Stored data
-=-=-=-=-

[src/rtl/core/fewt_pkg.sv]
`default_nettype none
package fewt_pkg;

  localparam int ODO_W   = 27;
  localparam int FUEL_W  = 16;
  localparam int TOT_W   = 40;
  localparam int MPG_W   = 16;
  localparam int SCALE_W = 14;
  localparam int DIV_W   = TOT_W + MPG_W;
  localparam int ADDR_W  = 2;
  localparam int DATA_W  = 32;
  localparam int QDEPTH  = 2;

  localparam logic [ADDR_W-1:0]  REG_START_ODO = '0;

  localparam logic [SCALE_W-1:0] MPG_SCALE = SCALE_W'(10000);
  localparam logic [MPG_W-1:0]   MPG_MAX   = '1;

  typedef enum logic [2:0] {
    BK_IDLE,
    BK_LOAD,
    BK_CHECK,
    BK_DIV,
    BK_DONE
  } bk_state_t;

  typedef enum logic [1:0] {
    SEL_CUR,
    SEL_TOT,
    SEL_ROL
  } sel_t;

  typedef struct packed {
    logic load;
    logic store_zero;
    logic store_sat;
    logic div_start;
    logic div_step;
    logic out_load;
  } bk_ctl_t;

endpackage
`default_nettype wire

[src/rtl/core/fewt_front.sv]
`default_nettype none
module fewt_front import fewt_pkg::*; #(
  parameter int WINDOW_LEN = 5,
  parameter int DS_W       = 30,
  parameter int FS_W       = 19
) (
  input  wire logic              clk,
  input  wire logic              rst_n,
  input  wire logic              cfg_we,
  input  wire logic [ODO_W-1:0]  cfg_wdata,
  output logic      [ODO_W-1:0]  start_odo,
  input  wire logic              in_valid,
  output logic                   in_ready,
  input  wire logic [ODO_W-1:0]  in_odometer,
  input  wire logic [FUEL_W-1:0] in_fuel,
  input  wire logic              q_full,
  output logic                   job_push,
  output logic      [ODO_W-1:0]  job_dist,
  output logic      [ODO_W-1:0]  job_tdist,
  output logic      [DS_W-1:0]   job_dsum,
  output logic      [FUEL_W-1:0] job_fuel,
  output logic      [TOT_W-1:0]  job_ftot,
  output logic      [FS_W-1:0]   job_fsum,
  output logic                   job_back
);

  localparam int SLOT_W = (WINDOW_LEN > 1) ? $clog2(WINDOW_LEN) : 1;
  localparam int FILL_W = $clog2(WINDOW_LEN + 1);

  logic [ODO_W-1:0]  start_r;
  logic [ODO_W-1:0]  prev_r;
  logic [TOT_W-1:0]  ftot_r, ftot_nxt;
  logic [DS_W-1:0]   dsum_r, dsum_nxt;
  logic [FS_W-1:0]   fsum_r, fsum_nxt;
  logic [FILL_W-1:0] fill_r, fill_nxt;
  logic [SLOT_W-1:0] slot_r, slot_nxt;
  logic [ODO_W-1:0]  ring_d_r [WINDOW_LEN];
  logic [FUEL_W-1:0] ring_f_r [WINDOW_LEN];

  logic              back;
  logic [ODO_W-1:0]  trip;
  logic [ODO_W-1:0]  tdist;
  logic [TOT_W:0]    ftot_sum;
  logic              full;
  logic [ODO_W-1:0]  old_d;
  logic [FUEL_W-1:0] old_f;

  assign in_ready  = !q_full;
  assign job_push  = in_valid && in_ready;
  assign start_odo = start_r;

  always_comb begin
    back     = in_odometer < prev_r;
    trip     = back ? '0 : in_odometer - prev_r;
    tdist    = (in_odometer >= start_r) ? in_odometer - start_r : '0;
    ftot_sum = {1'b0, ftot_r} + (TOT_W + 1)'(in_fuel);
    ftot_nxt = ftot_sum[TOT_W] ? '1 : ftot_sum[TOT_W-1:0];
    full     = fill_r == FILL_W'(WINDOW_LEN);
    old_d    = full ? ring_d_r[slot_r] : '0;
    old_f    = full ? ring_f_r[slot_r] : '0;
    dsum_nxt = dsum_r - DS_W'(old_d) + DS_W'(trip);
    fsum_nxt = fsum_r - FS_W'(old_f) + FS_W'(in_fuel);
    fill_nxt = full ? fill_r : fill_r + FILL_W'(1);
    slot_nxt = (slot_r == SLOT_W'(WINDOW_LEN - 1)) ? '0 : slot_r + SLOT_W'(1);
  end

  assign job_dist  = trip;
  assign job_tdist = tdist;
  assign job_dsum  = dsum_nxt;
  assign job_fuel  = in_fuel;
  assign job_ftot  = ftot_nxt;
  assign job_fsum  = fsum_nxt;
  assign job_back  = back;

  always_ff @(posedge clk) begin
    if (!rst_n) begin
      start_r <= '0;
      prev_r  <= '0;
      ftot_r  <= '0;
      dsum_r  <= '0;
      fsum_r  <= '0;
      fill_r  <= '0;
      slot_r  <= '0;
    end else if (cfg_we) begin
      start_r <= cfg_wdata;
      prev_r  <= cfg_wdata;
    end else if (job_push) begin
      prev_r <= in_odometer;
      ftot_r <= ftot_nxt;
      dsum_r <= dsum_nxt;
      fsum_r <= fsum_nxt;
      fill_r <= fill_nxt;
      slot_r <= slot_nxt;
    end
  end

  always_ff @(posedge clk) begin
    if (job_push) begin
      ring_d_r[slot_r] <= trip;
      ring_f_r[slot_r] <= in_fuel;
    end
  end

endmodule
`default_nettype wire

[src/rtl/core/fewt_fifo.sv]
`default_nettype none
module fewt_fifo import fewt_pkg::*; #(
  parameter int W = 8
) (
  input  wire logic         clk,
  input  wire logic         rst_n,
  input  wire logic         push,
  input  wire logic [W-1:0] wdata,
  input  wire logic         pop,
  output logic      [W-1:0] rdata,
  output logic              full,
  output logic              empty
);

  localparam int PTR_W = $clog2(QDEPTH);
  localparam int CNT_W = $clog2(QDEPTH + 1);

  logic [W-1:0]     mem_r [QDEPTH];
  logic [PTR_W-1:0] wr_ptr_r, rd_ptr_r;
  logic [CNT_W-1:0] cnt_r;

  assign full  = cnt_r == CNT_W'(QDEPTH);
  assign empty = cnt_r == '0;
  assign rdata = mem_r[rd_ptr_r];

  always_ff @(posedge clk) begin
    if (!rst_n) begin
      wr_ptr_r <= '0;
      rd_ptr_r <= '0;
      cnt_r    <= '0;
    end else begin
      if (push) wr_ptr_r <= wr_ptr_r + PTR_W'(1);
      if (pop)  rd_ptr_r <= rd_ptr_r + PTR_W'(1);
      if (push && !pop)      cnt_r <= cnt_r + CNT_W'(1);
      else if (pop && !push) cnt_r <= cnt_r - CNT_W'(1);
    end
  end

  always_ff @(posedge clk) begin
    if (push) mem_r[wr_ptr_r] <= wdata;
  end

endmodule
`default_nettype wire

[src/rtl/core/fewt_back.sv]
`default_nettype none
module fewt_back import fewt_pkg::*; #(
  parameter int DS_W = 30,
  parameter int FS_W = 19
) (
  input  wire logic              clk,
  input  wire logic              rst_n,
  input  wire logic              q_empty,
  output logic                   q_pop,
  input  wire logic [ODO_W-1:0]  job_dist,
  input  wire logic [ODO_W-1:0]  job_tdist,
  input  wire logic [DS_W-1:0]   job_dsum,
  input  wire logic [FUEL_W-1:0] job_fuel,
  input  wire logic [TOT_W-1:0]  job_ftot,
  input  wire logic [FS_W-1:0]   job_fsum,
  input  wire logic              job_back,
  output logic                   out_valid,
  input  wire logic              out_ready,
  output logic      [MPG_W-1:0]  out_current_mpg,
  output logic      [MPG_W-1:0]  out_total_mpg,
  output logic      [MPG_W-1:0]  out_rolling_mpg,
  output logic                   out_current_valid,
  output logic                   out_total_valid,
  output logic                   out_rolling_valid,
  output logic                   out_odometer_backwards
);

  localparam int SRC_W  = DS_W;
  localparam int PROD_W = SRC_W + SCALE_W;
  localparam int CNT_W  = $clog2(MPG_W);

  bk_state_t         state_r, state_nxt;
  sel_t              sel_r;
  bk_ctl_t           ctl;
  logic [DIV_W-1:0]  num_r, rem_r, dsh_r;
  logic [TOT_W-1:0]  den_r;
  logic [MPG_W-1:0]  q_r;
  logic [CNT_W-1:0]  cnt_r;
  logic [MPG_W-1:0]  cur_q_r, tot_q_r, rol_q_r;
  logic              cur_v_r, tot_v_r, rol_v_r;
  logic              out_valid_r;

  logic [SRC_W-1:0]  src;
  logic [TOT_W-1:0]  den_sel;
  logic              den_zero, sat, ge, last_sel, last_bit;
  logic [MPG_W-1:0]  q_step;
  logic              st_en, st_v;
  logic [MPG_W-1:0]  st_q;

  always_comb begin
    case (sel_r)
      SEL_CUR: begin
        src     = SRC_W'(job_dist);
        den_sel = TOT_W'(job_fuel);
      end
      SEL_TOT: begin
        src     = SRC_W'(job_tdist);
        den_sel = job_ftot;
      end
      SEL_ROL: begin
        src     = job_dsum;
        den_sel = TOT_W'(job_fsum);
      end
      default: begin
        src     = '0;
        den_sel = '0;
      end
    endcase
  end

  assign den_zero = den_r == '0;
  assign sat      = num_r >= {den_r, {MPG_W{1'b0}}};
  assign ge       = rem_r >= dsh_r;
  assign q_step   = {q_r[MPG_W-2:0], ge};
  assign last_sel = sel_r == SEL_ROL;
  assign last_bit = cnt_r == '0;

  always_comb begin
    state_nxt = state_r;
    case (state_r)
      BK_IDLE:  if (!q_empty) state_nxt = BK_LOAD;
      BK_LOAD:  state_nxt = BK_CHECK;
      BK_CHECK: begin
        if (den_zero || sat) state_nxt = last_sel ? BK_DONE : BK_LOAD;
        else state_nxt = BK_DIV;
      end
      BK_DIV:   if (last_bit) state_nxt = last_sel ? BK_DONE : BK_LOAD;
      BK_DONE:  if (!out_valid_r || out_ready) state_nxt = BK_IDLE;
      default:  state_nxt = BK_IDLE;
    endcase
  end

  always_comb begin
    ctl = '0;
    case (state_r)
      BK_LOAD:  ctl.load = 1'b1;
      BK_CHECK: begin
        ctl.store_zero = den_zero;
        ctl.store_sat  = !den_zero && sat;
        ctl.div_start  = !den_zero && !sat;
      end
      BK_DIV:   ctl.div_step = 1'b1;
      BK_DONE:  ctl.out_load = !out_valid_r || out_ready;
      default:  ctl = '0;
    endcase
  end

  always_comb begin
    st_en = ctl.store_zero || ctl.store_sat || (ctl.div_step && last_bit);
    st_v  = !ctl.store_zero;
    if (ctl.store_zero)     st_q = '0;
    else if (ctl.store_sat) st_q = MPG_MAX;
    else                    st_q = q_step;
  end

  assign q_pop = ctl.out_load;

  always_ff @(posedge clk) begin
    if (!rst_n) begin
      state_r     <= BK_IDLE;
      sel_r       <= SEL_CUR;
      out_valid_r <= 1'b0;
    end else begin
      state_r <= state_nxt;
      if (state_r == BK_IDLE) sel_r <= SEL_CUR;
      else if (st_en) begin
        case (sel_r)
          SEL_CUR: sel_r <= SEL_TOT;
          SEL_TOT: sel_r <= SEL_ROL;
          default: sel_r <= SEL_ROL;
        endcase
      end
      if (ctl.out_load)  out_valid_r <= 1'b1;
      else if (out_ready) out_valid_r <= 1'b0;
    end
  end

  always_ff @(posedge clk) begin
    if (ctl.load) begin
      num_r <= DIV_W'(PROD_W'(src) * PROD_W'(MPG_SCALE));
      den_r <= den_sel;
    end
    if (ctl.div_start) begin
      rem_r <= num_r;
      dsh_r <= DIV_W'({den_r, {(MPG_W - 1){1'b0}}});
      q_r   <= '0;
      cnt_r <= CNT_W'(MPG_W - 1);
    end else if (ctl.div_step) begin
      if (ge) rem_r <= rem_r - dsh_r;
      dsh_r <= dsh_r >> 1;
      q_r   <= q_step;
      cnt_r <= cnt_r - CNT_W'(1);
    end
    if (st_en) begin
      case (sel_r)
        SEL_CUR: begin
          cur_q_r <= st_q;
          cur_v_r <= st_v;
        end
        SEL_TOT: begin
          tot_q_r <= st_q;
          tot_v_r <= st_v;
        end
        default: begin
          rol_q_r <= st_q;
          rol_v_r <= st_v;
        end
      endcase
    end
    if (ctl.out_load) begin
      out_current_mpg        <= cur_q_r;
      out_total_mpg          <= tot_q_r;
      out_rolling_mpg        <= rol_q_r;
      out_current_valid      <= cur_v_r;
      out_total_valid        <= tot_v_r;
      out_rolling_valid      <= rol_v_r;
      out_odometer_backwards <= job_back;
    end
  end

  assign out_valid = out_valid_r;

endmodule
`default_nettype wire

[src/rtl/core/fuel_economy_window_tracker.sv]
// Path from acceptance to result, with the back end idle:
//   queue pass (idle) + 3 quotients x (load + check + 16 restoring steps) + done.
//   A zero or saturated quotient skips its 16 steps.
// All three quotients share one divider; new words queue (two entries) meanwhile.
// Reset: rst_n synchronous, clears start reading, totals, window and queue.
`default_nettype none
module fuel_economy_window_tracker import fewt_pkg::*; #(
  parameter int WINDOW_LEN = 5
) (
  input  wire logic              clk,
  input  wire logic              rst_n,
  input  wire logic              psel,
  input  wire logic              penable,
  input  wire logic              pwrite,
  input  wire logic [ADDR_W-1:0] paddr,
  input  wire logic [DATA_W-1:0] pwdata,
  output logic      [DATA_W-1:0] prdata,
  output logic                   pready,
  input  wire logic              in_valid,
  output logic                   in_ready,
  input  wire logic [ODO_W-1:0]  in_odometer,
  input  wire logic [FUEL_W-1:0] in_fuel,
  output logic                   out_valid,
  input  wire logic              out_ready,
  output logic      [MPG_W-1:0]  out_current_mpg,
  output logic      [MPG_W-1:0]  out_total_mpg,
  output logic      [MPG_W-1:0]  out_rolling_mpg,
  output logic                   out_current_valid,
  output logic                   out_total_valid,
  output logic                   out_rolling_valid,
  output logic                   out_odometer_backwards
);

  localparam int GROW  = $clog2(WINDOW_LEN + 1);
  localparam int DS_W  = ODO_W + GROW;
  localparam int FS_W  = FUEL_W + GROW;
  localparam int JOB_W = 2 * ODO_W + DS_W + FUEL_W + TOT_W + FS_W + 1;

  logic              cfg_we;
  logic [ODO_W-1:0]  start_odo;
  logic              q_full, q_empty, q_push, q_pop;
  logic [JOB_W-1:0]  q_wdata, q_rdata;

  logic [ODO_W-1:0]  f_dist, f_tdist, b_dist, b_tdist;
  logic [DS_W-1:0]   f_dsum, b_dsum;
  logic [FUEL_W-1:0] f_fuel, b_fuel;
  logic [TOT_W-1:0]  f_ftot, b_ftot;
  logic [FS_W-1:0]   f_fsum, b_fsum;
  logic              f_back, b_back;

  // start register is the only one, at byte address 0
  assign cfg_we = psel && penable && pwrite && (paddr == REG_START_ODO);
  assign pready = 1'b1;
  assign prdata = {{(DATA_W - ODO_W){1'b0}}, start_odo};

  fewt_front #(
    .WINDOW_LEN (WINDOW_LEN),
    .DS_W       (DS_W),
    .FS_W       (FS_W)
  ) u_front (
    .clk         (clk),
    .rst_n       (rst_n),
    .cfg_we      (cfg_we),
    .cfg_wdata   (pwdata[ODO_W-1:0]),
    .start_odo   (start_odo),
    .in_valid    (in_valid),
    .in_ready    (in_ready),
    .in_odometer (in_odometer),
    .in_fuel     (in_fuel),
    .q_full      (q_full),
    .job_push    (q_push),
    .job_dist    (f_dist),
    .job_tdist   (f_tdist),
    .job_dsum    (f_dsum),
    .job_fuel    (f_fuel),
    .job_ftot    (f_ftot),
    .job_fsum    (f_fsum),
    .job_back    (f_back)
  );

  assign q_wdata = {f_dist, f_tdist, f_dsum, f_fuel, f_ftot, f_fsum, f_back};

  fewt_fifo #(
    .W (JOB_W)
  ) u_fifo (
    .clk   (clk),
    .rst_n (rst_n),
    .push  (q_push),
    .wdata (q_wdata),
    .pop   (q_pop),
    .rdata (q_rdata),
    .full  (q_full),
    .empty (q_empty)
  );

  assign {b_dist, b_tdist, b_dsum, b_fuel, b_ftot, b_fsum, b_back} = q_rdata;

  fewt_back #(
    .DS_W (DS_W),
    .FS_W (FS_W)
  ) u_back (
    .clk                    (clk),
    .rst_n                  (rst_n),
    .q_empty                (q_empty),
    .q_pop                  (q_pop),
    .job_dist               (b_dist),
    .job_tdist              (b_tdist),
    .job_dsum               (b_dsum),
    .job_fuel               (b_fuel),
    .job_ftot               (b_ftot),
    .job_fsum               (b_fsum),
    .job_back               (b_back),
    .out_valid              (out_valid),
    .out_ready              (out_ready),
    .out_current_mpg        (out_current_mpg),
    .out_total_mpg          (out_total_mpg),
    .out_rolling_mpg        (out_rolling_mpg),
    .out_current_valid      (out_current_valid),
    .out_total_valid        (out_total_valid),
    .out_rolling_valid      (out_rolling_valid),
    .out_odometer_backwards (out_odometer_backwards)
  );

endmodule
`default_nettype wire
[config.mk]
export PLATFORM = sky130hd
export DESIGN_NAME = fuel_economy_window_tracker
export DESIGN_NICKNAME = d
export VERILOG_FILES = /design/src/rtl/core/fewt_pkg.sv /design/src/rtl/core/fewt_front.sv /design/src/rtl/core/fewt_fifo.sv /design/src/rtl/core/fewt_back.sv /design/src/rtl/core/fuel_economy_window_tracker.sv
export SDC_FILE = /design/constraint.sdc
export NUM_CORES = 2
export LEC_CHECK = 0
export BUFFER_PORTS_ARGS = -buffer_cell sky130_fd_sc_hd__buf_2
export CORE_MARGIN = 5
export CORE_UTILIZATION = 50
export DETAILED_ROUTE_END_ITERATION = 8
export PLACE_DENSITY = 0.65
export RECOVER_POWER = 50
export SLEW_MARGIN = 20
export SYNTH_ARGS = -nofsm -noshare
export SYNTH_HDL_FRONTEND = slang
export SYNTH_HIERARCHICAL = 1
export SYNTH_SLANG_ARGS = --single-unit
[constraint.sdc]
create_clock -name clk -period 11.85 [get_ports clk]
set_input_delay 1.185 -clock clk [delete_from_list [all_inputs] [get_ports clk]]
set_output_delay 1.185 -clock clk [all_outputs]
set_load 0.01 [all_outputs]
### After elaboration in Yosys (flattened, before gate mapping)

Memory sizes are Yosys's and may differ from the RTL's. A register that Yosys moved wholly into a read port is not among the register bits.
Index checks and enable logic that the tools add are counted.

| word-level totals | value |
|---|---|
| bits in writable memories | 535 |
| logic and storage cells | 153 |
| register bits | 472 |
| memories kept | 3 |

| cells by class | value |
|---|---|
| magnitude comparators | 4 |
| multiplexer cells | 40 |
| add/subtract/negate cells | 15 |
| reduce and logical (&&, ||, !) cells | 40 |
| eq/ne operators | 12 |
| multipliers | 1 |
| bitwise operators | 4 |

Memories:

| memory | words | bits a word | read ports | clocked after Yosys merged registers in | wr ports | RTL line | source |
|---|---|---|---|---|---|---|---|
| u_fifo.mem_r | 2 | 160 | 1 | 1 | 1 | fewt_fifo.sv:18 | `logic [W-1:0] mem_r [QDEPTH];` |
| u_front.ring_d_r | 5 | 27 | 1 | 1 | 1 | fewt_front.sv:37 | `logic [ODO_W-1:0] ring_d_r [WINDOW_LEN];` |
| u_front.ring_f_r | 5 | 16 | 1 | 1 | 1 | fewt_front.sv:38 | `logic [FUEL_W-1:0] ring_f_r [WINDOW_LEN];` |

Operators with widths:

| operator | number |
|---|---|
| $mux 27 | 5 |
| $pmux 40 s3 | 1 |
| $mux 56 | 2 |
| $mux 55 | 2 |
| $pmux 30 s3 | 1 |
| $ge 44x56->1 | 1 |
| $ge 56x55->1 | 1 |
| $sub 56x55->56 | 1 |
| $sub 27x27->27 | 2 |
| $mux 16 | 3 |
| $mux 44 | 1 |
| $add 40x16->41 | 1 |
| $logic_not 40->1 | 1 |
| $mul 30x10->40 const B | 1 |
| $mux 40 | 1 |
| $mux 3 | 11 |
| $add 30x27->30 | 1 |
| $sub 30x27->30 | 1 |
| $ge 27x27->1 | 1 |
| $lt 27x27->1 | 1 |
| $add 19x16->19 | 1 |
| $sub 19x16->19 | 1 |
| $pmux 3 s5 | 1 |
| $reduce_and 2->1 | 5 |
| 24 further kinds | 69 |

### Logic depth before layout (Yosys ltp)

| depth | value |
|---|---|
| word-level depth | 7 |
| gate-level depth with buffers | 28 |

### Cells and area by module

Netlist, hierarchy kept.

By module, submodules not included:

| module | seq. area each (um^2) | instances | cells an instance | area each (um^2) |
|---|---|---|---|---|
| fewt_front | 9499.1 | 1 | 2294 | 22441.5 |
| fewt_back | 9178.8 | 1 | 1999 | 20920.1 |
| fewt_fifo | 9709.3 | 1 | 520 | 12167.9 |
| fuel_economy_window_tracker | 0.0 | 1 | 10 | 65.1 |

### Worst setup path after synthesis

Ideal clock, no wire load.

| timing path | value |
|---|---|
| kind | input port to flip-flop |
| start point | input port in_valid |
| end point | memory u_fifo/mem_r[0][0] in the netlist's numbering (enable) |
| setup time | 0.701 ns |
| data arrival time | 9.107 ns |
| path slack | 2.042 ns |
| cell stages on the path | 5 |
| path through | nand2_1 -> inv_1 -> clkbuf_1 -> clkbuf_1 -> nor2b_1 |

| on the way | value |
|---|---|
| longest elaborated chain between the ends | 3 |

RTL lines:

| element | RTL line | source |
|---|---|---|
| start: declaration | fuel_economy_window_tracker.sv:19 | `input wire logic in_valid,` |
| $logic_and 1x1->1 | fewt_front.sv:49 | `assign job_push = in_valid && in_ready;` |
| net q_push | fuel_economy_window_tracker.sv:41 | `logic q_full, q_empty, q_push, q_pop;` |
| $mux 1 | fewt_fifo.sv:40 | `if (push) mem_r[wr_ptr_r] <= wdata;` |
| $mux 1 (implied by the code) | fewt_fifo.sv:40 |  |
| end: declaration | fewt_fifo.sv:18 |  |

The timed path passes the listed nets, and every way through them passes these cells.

-=-=-=-=-

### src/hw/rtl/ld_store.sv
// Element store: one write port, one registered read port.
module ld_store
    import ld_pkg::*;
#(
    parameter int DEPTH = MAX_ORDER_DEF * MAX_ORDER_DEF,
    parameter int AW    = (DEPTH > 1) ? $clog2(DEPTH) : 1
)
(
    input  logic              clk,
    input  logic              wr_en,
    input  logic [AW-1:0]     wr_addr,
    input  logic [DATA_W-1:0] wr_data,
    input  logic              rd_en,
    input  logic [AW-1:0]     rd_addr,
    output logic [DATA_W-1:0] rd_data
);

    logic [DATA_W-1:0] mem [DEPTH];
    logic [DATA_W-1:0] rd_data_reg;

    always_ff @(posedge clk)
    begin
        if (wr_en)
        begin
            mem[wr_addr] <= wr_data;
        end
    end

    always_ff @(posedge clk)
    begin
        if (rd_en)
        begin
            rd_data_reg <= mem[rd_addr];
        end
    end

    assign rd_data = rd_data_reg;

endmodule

-=-=-=-=-

Return the span of lines in the data above that opens at the line with "if (ge) rem_r <= rem_r - dsh_r;" and closes at the line with "window and queue.", exactly, ends included, nothing else.

--- Expected answer ---
      if (ge) rem_r <= rem_r - dsh_r;
      dsh_r <= dsh_r >> 1;
      q_r   <= q_step;
      cnt_r <= cnt_r - CNT_W'(1);
    end
    if (st_en) begin
      case (sel_r)
        SEL_CUR: begin
          cur_q_r <= st_q;
          cur_v_r <= st_v;
        end
        SEL_TOT: begin
          tot_q_r <= st_q;
          tot_v_r <= st_v;
        end
        default: begin
          rol_q_r <= st_q;
          rol_v_r <= st_v;
        end
      endcase
    end
    if (ctl.out_load) begin
      out_current_mpg        <= cur_q_r;
      out_total_mpg          <= tot_q_r;
      out_rolling_mpg        <= rol_q_r;
      out_current_valid      <= cur_v_r;
      out_total_valid        <= tot_v_r;
      out_rolling_valid      <= rol_v_r;
      out_odometer_backwards <= job_back;
    end
  end

  assign out_valid = out_valid_r;

endmodule
`default_nettype wire

[src/rtl/core/fuel_economy_window_tracker.sv]
// Path from acceptance to result, with the back end idle:
//   queue pass (idle) + 3 quotients x (load + check + 16 restoring steps) + done.
//   A zero or saturated quotient skips its 16 steps.
// All three quotients share one divider; new words queue (two entries) meanwhile.
// Reset: rst_n synchronous, clears start reading, totals, window and queue.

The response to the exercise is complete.